◆ Your task ◆
Among the lines below, a stretch begins at the one with "max-slew vios at 0" and ends at the one with "Area at 7.16%". Repeat that stretch exactly, ends included.

[Collected data]
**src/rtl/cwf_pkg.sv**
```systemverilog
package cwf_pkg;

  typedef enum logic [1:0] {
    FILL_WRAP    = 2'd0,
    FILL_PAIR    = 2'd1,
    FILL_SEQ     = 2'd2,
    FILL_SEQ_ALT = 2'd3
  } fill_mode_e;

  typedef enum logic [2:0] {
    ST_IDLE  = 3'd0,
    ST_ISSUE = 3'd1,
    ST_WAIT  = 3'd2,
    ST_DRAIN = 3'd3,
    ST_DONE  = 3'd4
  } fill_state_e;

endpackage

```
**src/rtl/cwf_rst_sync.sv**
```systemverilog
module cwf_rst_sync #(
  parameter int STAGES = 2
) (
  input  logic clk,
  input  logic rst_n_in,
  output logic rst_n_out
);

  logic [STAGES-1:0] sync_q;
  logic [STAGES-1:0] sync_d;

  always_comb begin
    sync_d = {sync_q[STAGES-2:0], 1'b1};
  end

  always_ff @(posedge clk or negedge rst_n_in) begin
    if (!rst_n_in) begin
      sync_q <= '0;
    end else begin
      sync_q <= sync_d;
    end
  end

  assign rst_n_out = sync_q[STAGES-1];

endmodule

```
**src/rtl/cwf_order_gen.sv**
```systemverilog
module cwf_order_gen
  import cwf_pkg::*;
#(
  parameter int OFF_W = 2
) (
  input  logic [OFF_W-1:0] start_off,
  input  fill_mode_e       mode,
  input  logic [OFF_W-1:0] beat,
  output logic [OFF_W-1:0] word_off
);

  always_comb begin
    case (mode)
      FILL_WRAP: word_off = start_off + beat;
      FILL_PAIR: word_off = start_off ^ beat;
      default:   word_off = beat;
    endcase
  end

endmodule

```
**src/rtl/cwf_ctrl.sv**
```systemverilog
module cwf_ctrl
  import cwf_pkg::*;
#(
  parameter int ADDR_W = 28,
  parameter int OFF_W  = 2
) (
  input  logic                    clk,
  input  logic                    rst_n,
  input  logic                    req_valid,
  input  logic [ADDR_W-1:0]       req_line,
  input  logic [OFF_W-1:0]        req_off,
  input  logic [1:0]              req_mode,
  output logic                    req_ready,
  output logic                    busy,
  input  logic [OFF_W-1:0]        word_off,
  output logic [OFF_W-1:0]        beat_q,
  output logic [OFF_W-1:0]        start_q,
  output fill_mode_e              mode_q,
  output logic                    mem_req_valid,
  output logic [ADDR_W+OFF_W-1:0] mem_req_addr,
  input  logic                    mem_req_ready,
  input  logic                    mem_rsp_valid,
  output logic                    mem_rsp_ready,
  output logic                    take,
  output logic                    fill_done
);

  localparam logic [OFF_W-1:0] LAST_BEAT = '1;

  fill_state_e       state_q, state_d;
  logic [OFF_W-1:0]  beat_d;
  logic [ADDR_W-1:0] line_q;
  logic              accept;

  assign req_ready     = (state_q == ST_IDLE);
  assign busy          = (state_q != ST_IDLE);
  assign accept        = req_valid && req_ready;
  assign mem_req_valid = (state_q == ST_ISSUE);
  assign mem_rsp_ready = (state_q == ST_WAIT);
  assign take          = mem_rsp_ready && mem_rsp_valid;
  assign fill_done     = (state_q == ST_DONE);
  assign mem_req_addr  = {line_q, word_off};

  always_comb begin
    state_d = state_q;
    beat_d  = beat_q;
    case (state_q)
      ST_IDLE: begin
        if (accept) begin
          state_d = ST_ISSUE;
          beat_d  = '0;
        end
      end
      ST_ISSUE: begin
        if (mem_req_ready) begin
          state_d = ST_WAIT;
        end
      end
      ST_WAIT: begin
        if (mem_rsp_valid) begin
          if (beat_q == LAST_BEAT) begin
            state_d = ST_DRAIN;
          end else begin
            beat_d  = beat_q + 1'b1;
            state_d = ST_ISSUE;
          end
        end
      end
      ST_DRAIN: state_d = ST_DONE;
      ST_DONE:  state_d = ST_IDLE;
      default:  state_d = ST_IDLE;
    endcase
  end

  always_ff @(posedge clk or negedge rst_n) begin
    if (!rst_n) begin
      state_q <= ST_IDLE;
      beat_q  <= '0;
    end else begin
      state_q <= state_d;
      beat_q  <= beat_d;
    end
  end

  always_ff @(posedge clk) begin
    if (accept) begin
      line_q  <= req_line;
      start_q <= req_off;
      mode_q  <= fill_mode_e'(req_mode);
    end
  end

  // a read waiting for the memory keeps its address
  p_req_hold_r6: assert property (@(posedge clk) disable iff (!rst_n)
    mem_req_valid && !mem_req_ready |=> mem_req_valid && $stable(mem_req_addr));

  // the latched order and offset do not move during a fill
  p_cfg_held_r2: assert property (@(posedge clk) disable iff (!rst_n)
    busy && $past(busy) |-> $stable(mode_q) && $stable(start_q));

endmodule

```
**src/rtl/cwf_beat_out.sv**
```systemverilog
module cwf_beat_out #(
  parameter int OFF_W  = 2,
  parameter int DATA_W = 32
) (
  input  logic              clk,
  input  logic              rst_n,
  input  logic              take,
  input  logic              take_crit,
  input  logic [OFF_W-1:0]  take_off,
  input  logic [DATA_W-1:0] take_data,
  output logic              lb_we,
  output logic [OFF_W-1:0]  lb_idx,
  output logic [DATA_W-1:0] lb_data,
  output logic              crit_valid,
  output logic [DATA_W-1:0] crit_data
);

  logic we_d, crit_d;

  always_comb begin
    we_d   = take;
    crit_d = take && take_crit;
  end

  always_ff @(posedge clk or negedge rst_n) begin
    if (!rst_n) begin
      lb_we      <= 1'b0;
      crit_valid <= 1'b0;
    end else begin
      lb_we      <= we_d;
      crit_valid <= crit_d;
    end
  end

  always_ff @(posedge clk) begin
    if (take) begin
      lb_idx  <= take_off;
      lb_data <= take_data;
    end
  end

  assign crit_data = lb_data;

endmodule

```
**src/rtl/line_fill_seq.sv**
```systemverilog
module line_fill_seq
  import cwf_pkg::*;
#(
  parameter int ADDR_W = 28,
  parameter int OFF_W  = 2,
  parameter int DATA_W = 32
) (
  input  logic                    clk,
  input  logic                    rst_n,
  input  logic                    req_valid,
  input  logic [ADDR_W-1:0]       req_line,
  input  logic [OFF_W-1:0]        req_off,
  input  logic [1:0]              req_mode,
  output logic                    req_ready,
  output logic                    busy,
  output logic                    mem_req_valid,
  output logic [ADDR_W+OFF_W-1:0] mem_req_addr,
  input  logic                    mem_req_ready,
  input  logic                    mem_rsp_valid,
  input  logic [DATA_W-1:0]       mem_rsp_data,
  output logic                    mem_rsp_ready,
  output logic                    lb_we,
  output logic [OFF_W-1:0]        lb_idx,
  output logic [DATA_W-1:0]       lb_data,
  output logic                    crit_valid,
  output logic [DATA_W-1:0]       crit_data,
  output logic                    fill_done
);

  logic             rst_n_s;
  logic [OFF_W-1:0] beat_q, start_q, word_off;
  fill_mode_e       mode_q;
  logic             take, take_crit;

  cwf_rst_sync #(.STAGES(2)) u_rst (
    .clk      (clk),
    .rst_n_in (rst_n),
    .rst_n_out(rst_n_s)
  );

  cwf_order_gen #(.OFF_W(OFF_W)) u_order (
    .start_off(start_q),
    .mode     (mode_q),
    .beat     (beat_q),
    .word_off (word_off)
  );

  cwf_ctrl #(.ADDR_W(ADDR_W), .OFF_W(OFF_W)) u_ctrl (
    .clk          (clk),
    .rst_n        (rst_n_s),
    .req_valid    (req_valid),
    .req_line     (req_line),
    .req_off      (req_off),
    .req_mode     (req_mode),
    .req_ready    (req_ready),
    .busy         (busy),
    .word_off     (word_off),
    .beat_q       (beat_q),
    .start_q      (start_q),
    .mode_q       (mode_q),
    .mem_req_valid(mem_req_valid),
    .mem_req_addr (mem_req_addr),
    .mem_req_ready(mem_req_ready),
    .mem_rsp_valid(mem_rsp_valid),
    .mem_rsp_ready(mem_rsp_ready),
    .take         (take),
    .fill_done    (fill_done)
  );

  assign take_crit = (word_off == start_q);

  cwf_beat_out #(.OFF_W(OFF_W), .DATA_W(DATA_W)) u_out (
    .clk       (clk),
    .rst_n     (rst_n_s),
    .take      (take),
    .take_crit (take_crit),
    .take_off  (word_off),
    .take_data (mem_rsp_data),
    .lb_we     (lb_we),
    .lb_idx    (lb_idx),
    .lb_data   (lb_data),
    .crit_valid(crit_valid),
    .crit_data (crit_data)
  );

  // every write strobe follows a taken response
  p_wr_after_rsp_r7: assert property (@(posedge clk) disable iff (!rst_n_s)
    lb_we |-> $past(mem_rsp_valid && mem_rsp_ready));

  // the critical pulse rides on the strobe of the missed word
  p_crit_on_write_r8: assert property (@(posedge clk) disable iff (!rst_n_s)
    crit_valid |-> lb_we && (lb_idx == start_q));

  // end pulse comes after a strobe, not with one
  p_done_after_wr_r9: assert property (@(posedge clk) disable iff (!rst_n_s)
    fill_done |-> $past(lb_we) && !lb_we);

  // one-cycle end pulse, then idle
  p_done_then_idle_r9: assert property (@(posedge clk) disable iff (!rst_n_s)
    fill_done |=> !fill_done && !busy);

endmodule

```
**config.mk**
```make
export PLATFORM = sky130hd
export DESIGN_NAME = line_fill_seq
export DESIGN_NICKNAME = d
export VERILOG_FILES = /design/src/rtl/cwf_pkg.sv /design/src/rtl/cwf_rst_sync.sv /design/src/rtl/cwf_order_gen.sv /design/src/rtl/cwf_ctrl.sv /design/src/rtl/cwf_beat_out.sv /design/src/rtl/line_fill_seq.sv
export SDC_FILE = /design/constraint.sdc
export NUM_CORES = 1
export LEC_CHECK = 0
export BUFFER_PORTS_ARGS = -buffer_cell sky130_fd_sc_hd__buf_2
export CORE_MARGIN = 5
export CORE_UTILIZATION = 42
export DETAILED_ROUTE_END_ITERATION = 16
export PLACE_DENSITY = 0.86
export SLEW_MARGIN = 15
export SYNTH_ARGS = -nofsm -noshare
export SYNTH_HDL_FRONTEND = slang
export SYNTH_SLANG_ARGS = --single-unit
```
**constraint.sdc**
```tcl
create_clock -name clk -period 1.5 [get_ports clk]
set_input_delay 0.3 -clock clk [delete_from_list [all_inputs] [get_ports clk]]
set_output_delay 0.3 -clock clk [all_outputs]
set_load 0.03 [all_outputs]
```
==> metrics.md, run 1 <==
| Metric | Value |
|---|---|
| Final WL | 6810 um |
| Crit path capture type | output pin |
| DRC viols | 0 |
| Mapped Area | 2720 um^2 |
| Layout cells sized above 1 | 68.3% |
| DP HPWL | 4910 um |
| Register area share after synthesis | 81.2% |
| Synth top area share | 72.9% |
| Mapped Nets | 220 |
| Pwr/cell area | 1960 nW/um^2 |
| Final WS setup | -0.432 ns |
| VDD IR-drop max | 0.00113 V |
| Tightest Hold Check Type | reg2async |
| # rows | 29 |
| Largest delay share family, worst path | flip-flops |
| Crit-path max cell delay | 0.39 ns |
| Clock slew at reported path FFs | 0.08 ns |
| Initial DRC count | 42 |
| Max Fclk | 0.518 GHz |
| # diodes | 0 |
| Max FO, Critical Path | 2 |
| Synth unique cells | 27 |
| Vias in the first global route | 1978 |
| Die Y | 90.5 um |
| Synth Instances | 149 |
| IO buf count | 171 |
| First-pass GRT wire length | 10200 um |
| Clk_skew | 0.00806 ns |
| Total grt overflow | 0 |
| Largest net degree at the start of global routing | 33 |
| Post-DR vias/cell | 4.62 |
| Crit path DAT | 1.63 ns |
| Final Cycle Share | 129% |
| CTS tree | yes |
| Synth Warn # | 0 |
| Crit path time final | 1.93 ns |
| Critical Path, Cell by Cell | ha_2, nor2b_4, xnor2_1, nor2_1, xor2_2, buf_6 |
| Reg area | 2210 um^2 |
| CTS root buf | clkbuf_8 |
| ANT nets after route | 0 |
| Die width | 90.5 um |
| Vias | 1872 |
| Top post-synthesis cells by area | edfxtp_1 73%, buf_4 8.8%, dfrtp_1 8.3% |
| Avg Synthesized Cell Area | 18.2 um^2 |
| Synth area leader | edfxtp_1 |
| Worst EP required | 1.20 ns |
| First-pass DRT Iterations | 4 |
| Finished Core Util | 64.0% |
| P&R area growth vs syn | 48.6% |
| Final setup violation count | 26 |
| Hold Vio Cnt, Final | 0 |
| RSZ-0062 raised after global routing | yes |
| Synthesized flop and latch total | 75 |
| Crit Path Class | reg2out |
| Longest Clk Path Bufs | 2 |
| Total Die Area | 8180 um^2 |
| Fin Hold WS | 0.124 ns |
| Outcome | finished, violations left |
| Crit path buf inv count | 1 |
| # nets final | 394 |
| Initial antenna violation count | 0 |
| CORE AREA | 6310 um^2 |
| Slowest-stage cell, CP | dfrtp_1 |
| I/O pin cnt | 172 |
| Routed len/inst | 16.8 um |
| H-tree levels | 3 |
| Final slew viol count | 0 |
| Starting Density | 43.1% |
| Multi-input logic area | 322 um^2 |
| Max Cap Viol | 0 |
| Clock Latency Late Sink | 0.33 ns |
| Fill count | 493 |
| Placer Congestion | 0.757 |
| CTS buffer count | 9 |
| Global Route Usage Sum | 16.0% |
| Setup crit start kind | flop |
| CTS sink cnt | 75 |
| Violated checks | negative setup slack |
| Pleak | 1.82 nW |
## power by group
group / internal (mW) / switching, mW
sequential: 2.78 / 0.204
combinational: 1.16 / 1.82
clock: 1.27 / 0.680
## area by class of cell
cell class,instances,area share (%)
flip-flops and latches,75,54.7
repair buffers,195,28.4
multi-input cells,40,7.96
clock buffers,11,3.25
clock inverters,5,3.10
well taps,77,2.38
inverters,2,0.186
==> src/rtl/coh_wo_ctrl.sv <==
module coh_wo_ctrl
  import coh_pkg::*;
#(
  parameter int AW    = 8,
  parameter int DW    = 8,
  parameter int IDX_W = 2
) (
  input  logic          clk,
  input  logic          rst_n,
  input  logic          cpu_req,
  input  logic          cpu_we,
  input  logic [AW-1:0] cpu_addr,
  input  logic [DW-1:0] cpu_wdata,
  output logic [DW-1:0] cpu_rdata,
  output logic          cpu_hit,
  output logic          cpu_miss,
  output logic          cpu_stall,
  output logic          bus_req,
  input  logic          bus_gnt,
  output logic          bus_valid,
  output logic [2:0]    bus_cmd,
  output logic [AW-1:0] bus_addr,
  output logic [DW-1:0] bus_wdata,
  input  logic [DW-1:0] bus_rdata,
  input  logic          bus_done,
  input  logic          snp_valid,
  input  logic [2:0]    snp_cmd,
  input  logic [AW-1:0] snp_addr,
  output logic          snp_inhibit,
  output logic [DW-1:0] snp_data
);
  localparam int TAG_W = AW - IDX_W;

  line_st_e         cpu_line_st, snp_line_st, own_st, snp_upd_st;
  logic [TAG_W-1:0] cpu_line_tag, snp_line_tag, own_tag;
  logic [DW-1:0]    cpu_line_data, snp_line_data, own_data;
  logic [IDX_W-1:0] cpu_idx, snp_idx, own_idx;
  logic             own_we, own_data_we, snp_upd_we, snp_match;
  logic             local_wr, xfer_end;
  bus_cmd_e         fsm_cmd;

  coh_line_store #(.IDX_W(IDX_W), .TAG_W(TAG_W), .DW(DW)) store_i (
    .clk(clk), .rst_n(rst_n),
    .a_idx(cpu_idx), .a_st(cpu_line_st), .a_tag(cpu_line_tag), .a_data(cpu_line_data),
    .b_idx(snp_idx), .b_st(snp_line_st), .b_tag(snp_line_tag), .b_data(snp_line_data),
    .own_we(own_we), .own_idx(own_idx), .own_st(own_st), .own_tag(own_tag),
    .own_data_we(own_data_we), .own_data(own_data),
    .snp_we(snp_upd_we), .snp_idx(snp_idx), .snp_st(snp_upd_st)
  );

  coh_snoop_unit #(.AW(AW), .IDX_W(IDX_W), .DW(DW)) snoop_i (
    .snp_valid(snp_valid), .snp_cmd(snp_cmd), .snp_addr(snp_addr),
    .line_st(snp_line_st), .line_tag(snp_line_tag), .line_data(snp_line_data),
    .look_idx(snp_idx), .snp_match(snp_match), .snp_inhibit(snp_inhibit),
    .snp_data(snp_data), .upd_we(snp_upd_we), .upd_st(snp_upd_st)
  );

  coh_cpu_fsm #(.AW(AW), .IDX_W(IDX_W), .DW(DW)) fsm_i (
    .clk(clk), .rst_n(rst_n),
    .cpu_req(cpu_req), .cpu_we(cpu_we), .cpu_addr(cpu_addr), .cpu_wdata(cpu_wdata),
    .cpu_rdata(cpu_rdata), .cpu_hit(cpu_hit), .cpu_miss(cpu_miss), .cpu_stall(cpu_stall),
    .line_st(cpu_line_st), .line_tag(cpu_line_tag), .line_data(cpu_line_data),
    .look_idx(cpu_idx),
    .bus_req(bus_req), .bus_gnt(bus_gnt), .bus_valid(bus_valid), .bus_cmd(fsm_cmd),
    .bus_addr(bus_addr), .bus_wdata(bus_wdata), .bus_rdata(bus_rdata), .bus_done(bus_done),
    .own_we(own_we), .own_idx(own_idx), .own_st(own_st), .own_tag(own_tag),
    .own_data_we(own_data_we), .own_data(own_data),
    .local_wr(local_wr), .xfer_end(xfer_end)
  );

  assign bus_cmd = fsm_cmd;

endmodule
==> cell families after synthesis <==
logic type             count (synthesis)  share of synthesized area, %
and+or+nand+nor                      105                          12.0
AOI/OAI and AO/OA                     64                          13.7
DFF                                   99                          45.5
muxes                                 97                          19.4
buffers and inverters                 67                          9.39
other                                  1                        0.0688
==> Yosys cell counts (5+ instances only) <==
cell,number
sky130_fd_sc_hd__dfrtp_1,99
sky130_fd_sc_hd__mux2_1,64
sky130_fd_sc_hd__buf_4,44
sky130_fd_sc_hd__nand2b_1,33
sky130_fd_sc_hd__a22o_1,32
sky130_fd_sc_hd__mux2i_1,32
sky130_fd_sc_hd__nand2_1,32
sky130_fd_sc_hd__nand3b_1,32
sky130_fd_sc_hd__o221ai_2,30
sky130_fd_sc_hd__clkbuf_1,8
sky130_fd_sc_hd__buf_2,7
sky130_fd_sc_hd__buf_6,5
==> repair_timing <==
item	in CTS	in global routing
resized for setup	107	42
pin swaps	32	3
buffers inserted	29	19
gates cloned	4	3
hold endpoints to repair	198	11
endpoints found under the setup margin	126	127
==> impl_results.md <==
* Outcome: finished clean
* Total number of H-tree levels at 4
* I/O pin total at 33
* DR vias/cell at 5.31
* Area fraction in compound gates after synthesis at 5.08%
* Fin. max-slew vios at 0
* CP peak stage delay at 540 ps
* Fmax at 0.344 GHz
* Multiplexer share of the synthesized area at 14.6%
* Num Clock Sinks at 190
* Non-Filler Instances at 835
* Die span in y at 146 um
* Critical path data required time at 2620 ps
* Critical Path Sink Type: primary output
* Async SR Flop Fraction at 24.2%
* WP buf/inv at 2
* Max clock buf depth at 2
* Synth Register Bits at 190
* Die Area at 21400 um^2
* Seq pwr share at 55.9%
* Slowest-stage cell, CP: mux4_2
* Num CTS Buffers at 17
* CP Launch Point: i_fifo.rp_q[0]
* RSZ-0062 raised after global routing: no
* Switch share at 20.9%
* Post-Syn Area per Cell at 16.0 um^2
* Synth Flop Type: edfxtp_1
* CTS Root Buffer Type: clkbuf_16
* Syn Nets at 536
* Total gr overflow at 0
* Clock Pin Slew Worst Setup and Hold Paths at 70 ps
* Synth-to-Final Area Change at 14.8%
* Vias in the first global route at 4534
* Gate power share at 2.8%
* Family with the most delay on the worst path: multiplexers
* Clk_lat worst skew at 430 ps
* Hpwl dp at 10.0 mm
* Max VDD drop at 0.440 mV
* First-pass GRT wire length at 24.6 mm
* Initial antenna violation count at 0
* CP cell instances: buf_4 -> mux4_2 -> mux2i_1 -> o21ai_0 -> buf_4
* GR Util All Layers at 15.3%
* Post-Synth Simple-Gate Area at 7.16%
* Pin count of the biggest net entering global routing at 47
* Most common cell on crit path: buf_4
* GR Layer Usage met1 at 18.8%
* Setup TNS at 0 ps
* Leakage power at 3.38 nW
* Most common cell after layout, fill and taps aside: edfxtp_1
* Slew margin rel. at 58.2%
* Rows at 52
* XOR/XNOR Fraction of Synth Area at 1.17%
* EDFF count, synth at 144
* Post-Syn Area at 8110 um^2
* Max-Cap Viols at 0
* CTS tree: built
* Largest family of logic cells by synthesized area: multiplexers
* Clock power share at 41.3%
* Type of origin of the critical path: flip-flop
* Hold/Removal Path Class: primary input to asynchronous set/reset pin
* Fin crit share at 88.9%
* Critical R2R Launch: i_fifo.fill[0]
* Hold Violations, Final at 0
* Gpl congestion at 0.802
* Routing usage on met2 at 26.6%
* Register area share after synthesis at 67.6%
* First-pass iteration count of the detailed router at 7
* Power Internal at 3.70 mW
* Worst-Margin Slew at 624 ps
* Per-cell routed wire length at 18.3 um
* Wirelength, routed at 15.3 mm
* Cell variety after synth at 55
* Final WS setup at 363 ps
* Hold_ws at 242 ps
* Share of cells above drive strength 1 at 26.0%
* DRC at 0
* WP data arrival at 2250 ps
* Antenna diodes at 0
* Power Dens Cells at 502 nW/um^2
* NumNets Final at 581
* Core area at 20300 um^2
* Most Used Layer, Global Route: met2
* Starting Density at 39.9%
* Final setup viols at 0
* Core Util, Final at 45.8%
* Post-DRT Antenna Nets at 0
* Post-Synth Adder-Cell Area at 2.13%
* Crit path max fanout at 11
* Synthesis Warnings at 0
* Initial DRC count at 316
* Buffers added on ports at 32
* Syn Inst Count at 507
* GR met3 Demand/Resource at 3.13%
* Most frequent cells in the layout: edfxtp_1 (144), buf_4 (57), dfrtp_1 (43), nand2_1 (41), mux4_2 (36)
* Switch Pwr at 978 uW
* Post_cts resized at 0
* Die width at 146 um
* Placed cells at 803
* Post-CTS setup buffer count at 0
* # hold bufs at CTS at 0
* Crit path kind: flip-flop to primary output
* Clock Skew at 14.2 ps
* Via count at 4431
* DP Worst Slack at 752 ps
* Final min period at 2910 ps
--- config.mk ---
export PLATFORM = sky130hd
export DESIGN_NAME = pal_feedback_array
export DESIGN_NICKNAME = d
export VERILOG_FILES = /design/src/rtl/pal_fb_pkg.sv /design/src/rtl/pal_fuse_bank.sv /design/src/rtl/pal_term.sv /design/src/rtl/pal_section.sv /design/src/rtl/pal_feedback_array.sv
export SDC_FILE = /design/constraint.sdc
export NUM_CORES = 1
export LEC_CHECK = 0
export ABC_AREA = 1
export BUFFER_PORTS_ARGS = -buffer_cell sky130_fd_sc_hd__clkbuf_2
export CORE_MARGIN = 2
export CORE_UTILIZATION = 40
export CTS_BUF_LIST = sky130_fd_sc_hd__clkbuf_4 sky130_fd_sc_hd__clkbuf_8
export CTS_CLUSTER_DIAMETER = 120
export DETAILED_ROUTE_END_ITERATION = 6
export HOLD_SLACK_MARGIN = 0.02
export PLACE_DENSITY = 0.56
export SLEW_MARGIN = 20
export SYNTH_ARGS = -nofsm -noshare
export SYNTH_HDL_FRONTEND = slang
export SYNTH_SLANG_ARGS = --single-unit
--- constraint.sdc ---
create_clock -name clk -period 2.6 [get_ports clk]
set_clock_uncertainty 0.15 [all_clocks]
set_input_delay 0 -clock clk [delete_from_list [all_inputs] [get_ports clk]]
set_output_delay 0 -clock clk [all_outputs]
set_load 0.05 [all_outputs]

◆ Exercise response ◆
* Fin. max-slew vios at 0
* CP peak stage delay at 540 ps
* Fmax at 0.344 GHz
* Multiplexer share of the synthesized area at 14.6%
* Num Clock Sinks at 190
* Non-Filler Instances at 835
* Die span in y at 146 um
* Critical path data required time at 2620 ps
* Critical Path Sink Type: primary output
* Async SR Flop Fraction at 24.2%
* WP buf/inv at 2
* Max clock buf depth at 2
* Synth Register Bits at 190
* Die Area at 21400 um^2
* Seq pwr share at 55.9%
* Slowest-stage cell, CP: mux4_2
* Num CTS Buffers at 17
* CP Launch Point: i_fifo.rp_q[0]
* RSZ-0062 raised after global routing: no
* Switch share at 20.9%
* Post-Syn Area per Cell at 16.0 um^2
* Synth Flop Type: edfxtp_1
* CTS Root Buffer Type: clkbuf_16
* Syn Nets at 536
* Total gr overflow at 0
* Clock Pin Slew Worst Setup and Hold Paths at 70 ps
* Synth-to-Final Area Change at 14.8%
* Vias in the first global route at 4534
* Gate power share at 2.8%
* Family with the most delay on the worst path: multiplexers
* Clk_lat worst skew at 430 ps
* Hpwl dp at 10.0 mm
* Max VDD drop at 0.440 mV
* First-pass GRT wire length at 24.6 mm
* Initial antenna violation count at 0
* CP cell instances: buf_4 -> mux4_2 -> mux2i_1 -> o21ai_0 -> buf_4
* GR Util All Layers at 15.3%
* Post-Synth Simple-Gate Area at 7.16%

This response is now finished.